Exercise requirements
For the data below, restate word for word only the lines from the line containing "FINAL_CORE_UTILIZATION=0.612" through the line containing "a21oi_1 | 70 |", both ends included.

Exercise material
$ cat config.mk
export PLATFORM = sky130hd
export DESIGN_NAME = pc_fetch_stage
export DESIGN_NICKNAME = d
export VERILOG_FILES = /design/src/rtl/pc_fetch_stage.sv
export SDC_FILE = /design/constraint.sdc
export NUM_CORES = 1
export LEC_CHECK = 0
export CORE_MARGIN = 4
export CORE_UTILIZATION = 40
export DETAILED_ROUTE_END_ITERATION = 6
export PLACE_DENSITY_LB_ADDON = 0.15
export SYNTH_ARGS = -nofsm -noshare
export SYNTH_HDL_FRONTEND = slang
export SYNTH_SLANG_ARGS = --single-unit
$ cat constraint.sdc
create_clock -name clk -period 2.1 [get_ports clk]
set_clock_uncertainty 0.05 [all_clocks]
set_input_delay 0.21 -clock clk [delete_from_list [all_inputs] [get_ports clk]]
set_output_delay 0.21 -clock clk [all_outputs]
set_load 0.1 [all_outputs]
$ cat src/rtl/pc_fetch_stage.sv
// Instruction-fetch front end: owns the architectural PC, issues one request at a
// time to instruction memory, and fills the IF/ID slot while honouring stall and redirect.
module pc_fetch_stage #(
  parameter logic [31:0] RESET_PC = 32'h0000_0000
) (
  input  logic        clk,
  input  logic        rst_n,
  input  logic        stall,
  input  logic        redirect_valid,
  input  logic [31:0] redirect_pc,
  input  logic [31:0] pcplus4,
  output logic [31:0] pc,
  output logic        imem_req_valid,
  output logic [31:0] imem_addr,
  input  logic        imem_req_ready,
  input  logic        imem_resp_valid,
  input  logic [31:0] imem_resp_data,
  output logic        if_valid,
  output logic [31:0] if_pc,
  output logic [31:0] if_instr
);

  typedef enum logic [1:0] {
    ST_REQ  = 2'd0,
    ST_WAIT = 2'd1,
    ST_HOLD = 2'd2
  } state_t;

  localparam logic [31:0] NOP_INSTR = 32'h0000_0013;

  state_t      state_r;
  logic        kill_r;
  logic [31:0] hold_r;

  logic        slot_free_s;
  logic        consume_s;
  logic [31:0] redirect_target_s;

  assign slot_free_s       = !if_valid || !stall;
  assign consume_s         = if_valid && !stall;
  assign redirect_target_s = {redirect_pc[31:2], 2'b00};

  assign imem_req_valid = (state_r == ST_REQ);
  assign imem_addr      = pc;

  // Fetch FSM, PC register, hold buffer and IF/ID slot.
  always_ff @(posedge clk or negedge rst_n) begin
    if (!rst_n) begin
      state_r  <= ST_REQ;
      kill_r   <= 1'b0;
      hold_r   <= 32'h0000_0000;
      pc       <= RESET_PC;
      if_valid <= 1'b0;
      if_pc    <= 32'h0000_0000;
      if_instr <= NOP_INSTR;
    end else if (redirect_valid) begin
      // A request already in flight must have its response swallowed by kill.
      pc       <= redirect_target_s;
      if_valid <= 1'b0;
      kill_r   <= 1'b0;
      state_r  <= ST_REQ;
      case (state_r)
        ST_REQ: begin
          if (imem_req_ready) begin
            state_r <= ST_WAIT;
            kill_r  <= 1'b1;
          end
        end
        ST_WAIT: begin
          if (!imem_resp_valid) begin
            state_r <= ST_WAIT;
            kill_r  <= 1'b1;
          end
        end
        default: begin
          state_r <= ST_REQ;
        end
      endcase
    end else begin
      if (consume_s) begin
        if_valid <= 1'b0;
      end
      case (state_r)
        ST_REQ: begin
          if (imem_req_ready) begin
            state_r <= ST_WAIT;
          end
        end
        ST_WAIT: begin
          if (imem_resp_valid) begin
            if (kill_r) begin
              kill_r  <= 1'b0;
              state_r <= ST_REQ;
            end else if (slot_free_s) begin
              if_valid <= 1'b1;
              if_pc    <= pc;
              if_instr <= imem_resp_data;
              pc       <= pcplus4;
              state_r  <= ST_REQ;
            end else begin
              hold_r  <= imem_resp_data;
              state_r <= ST_HOLD;
            end
          end
        end
        ST_HOLD: begin
          // pc is frozen while holding, so it still names the buffered word.
          if (slot_free_s) begin
            if_valid <= 1'b1;
            if_pc    <= pc;
            if_instr <= hold_r;
            pc       <= pcplus4;
            state_r  <= ST_REQ;
          end
        end
        default: begin
          state_r <= ST_REQ;
          kill_r  <= 1'b0;
        end
      endcase
    end
  end

endmodule

==> results.env <==
OUTCOME='complete, no violations'
FP.DIEAREA_UM2=17300
GRT_MAX_DEGREE=65
YOSYSTOPAREACELL='dfrtp_1'
FLOORPLAN.IO_PINS=232
GRT_SETUP_UNREPAIRED='yes'
INITIALDRTVIOLATIONCOUNT=215
YS_TYPES=33
DIE_W_UM=132
DRCVIOLATIONCOUNT=0
ENDPOINT_KIND='flop'
GLOBALROUTE.TOTALOVERFLOW=0
WORST-ENDPOINT-REQUIRED_PS=2340
CLOCKROOTBUFFER='clkbuf_16'
INITIAL_CORE_UTIL=0.414
INSERTION_DELAY_PS=410
AREA_GROWTH_PCT=47.9
CRIT_PATH_CELL_TRACE='inv_2, ha_4, inv_1, a211o_2, a21oi_4, buf_12, clkbuf_16, mux2_2'
WORST_SLEW_MARGIN_RELATIVE_TO_ITS_LIMIT=0.633
TRITONCTS_NUM_SINKS=132
ROUTE.VIAS.TOTAL=4647
VIAS_PER_CELL=4.99
NUM-FILL-CELLS=1187
SYN_NETS=626
GRT_PASS1_WL_MM=25.6
CRIT_TYPE='reg -> reg'
CRIT_FANOUT=10
SETUP_VIOL_COUNT_FINAL=0
CRIT_PATH_MAX_INCR_DELAY_PS=420
FINAL.PERIOD_UTILIZATION=0.977
FINAL_CORE_UTILIZATION=0.612
SYN_AREA_PER_CELL_UM2=11.8
SYNTH_SEQUENTIAL_AREA_RATIO=0.542
POST-SYNTH-TOP-AREA-FRACTION=0.529
INITIAL_ANTENNA_VIOLATION_COUNT=0
ROUTED_WIRE_LENGTH_PER_INSTANCE_UM=17.8
MAX_FREQ_MHz=488
DRT_PRE_ANTENNA_ITERS=4
GP_CONGESTION=0.806
GROUTE.USAGE.OVERALL=0.183
MAX-CAP-VIOLATIONS=0
N_ANTENNA_CELL=0
PLACEMENT_ROWS=44
SYN-INSTANCE-COUNT=519
SYNTH-EDFF-COUNT=0
CP.BUFFERS_INVERTERS=4
SYNTH.AREA.TOP_CELLS='dfrtp_1 53%, mux2_2 11%, a21oi_1 5.7%, mux2i_1 5.4%, buf_4 4.3%'
SLEW_VIOLATIONS=0
CLOCK_TRANSITION_TIME_AT_THE_FLIP_FLOP_CLOCK_PINS_OF_THE_WORST_SETUP_AND_HOLD_PATHS_PS=60
CRITICAL_PATH_ARRIVAL_PS=2290
FIRST_GLOBAL_VIAS=4892
AREA.SEQUENTIAL_UM2=3310
TIMING.FINAL.CRIT_PERIOD_PS=2050
NUM-NETS-FINAL=841
FINAL_LAYOUT_SIZE_SUFFIX_GT1_FRAC=0.403
STANDARD_CELL_WITH_THE_MAXIMUM_STAGE_DELAY_ON_THE_CRITICAL_PATH='dfrtp_1'
SYNTH.CELL_AREA_UM2=6100
CRIT_FAMILY='buffers and inverters'
DRT_WL_TOTAL_MM=16.5
PORT_BUFFERS=229
CLOCK_TREE.HTREE_LEVEL_COUNT=4
START_KIND='flop'
DP.FINAL_HPWL_MM=11.1
TIGHTESTPINTRANSITION_PS=551
COMMONEST_REGISTER_CELL_AFTER_SYNTHESIS='dfrtp_1'
CTS-BUFFERS-INSERTED=17
SYNTHARSTFLOPSHARE=1.00
CTS_TREE='built'
YS.WARNINGS.COUNT=0
CTS_BUFFER_DEPTH=2
FINAL_ANTENNA_NET_COUNT=0
SYNTH_SEQ_CELLS=132
HOLD_VIOLATIONS=0
WORSTHOLDPATHTYPE='in -> reg'
CORE_REGION_AREA_UM2=14800
MULTI_INPUT_AREA_UM2=2420
DIE_HEIGHT_UM=132
-- Yosys cell counts (5+ instances only) --
| cell type | count |
|---|---|
| dfrtp_1 | 129 |
| a21oi_1 | 70 |
| mux2_2 | 62 |
| nand2_1 | 38 |
| buf_4 | 35 |
| mux2i_1 | 33 |
| nor2_1 | 32 |
| nor2b_1 | 30 |
| a21oi_2 | 28 |
| clkbuf_1 | 17 |
| buf_6 | 8 |
| ha_1 | 5 |
-- stage by stage --
step | hold slack (ps) | cells | TNS (ps) | area (um^2) | worst slack, ps
global placement | 111 | 887 | 0 | 8120 | 0.461
global route | 129 | 931 | -653 | 9020 | -25.1
floorplan | -136 | 519 | 0 | 6110 | 11.2
CTS | 94.9 | 920 | 0 | 8790 | 22.2
detailed placement | 110 | 887 | -229 | 8120 | -33.1
finish | 108 | 931 | 0 | 9020 | 49.3
-- flip-flops by register name (all words and copies together), names as in the netlist --
name       flops
state_r        2
if_valid       1
imem_addr     32
if_instr      32
kill_r         1
hold_r        32
if_pc         32
-- metal layers --
layer | routed length [um] | share of wire | vias up | GRT usage
met5 | 0 | 0 | - | 0
met3 | 1110 | 0.067 | 21 | 0.0619
li1 | - | - | 2177 | -
met1 | 6690 | 0.40 | 2288 | 0.208
met4 | 300 | 0.018 | 0 | 0.0688
met2 | 8450 | 0.51 | 161 | 0.319
-- path summary, 6_finish.rpt --
path	depth (start not counted)	start	end	slack [ps]
setup / recovery	8	state_r[0]	if_pc[4]	50
hold / removal	2	redirect_valid	if_valid	110
setup reg to reg	8	state_r[0]	if_pc[4]	50
hold reg to reg	1	hold_r[19]	hold_r[19]	450
max in group asynchronous	3	rst_n	if_pc[1]	1020
min in group asynchronous	2	rst_n	if_pc[10]	240
-- final cells by class --
| cell class | count | area share |
|---|---|---|
| Inverter | 4 | 0.00166 |
| Clock buffer | 20 | 0.0506 |
| Clock inverter | 12 | 0.0223 |
| Multi-Input combinational cell | 320 | 0.268 |
| Timing Repair Buffer | 259 | 0.265 |
| Sequential cell | 132 | 0.367 |
| Tap cell | 184 | 0.0255 |
-- worst reg2reg max path, delay by kind of cell (launching register included) --
kind            cells  cell delay, ps
buf+inv             4             450
flops               1             420
compound gates      2             410
mux                 1             330
fa+ha+maj           1             270
-- cell usage in the layout, fill, tap and decap left out, drive strengths merged, types with 2 or more instances in the layout --
cell type      netlist  routed
a21oi               98      98
buf                 46     156
bufinv               0       5
clkbuf              17      25
clkdlybuf4s50        0      97
clkinv               0       4
clkinvlp             0       2
dfrtp              129     129
dfstp                3       3
ha                   5       5
inv                  4       5
mux2                64      64
mux2i               33      33
nand2               38      38
nand2b               2       2
nor2                35      35
nor2b               30      30
or2b                 2       2
-- kinds of logic after synthesis --
family | synth area share
flops | 0.542
compound gates | 0.117
simple gates | 0.0855
mux | 0.172
buf+inv | 0.0732
fa+ha+maj | 0.0103
-- timing repair --
| item | in CTS | in global routing |
|---|---|---|
| pin swaps | 0 | 1 |
| setup buffers | 0 | 6 |
| resized for setup | 1 | 10 |
| cloned | 0 | 5 |
| hold buffers | 1 | 0 |
| setup endpoints to repair | 2 | 78 |
| hold endpoints to repair | 42 | 0 |
Power is left out: the tool's default activity adds up to more than one toggle a clock period on the data nets, which glitch-free logic cannot reach.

Written solution
FINAL_CORE_UTILIZATION=0.612
SYN_AREA_PER_CELL_UM2=11.8
SYNTH_SEQUENTIAL_AREA_RATIO=0.542
POST-SYNTH-TOP-AREA-FRACTION=0.529
INITIAL_ANTENNA_VIOLATION_COUNT=0
ROUTED_WIRE_LENGTH_PER_INSTANCE_UM=17.8
MAX_FREQ_MHz=488
DRT_PRE_ANTENNA_ITERS=4
GP_CONGESTION=0.806
GROUTE.USAGE.OVERALL=0.183
MAX-CAP-VIOLATIONS=0
N_ANTENNA_CELL=0
PLACEMENT_ROWS=44
SYN-INSTANCE-COUNT=519
SYNTH-EDFF-COUNT=0
CP.BUFFERS_INVERTERS=4
SYNTH.AREA.TOP_CELLS='dfrtp_1 53%, mux2_2 11%, a21oi_1 5.7%, mux2i_1 5.4%, buf_4 4.3%'
SLEW_VIOLATIONS=0
CLOCK_TRANSITION_TIME_AT_THE_FLIP_FLOP_CLOCK_PINS_OF_THE_WORST_SETUP_AND_HOLD_PATHS_PS=60
CRITICAL_PATH_ARRIVAL_PS=2290
FIRST_GLOBAL_VIAS=4892
AREA.SEQUENTIAL_UM2=3310
TIMING.FINAL.CRIT_PERIOD_PS=2050
NUM-NETS-FINAL=841
FINAL_LAYOUT_SIZE_SUFFIX_GT1_FRAC=0.403
STANDARD_CELL_WITH_THE_MAXIMUM_STAGE_DELAY_ON_THE_CRITICAL_PATH='dfrtp_1'
SYNTH.CELL_AREA_UM2=6100
CRIT_FAMILY='buffers and inverters'
DRT_WL_TOTAL_MM=16.5
PORT_BUFFERS=229
CLOCK_TREE.HTREE_LEVEL_COUNT=4
START_KIND='flop'
DP.FINAL_HPWL_MM=11.1
TIGHTESTPINTRANSITION_PS=551
COMMONEST_REGISTER_CELL_AFTER_SYNTHESIS='dfrtp_1'
CTS-BUFFERS-INSERTED=17
SYNTHARSTFLOPSHARE=1.00
CTS_TREE='built'
YS.WARNINGS.COUNT=0
CTS_BUFFER_DEPTH=2
FINAL_ANTENNA_NET_COUNT=0
SYNTH_SEQ_CELLS=132
HOLD_VIOLATIONS=0
WORSTHOLDPATHTYPE='in -> reg'
CORE_REGION_AREA_UM2=14800
MULTI_INPUT_AREA_UM2=2420
DIE_HEIGHT_UM=132
-- Yosys cell counts (5+ instances only) --
| cell type | count |
|---|---|
| dfrtp_1 | 129 |
| a21oi_1 | 70 |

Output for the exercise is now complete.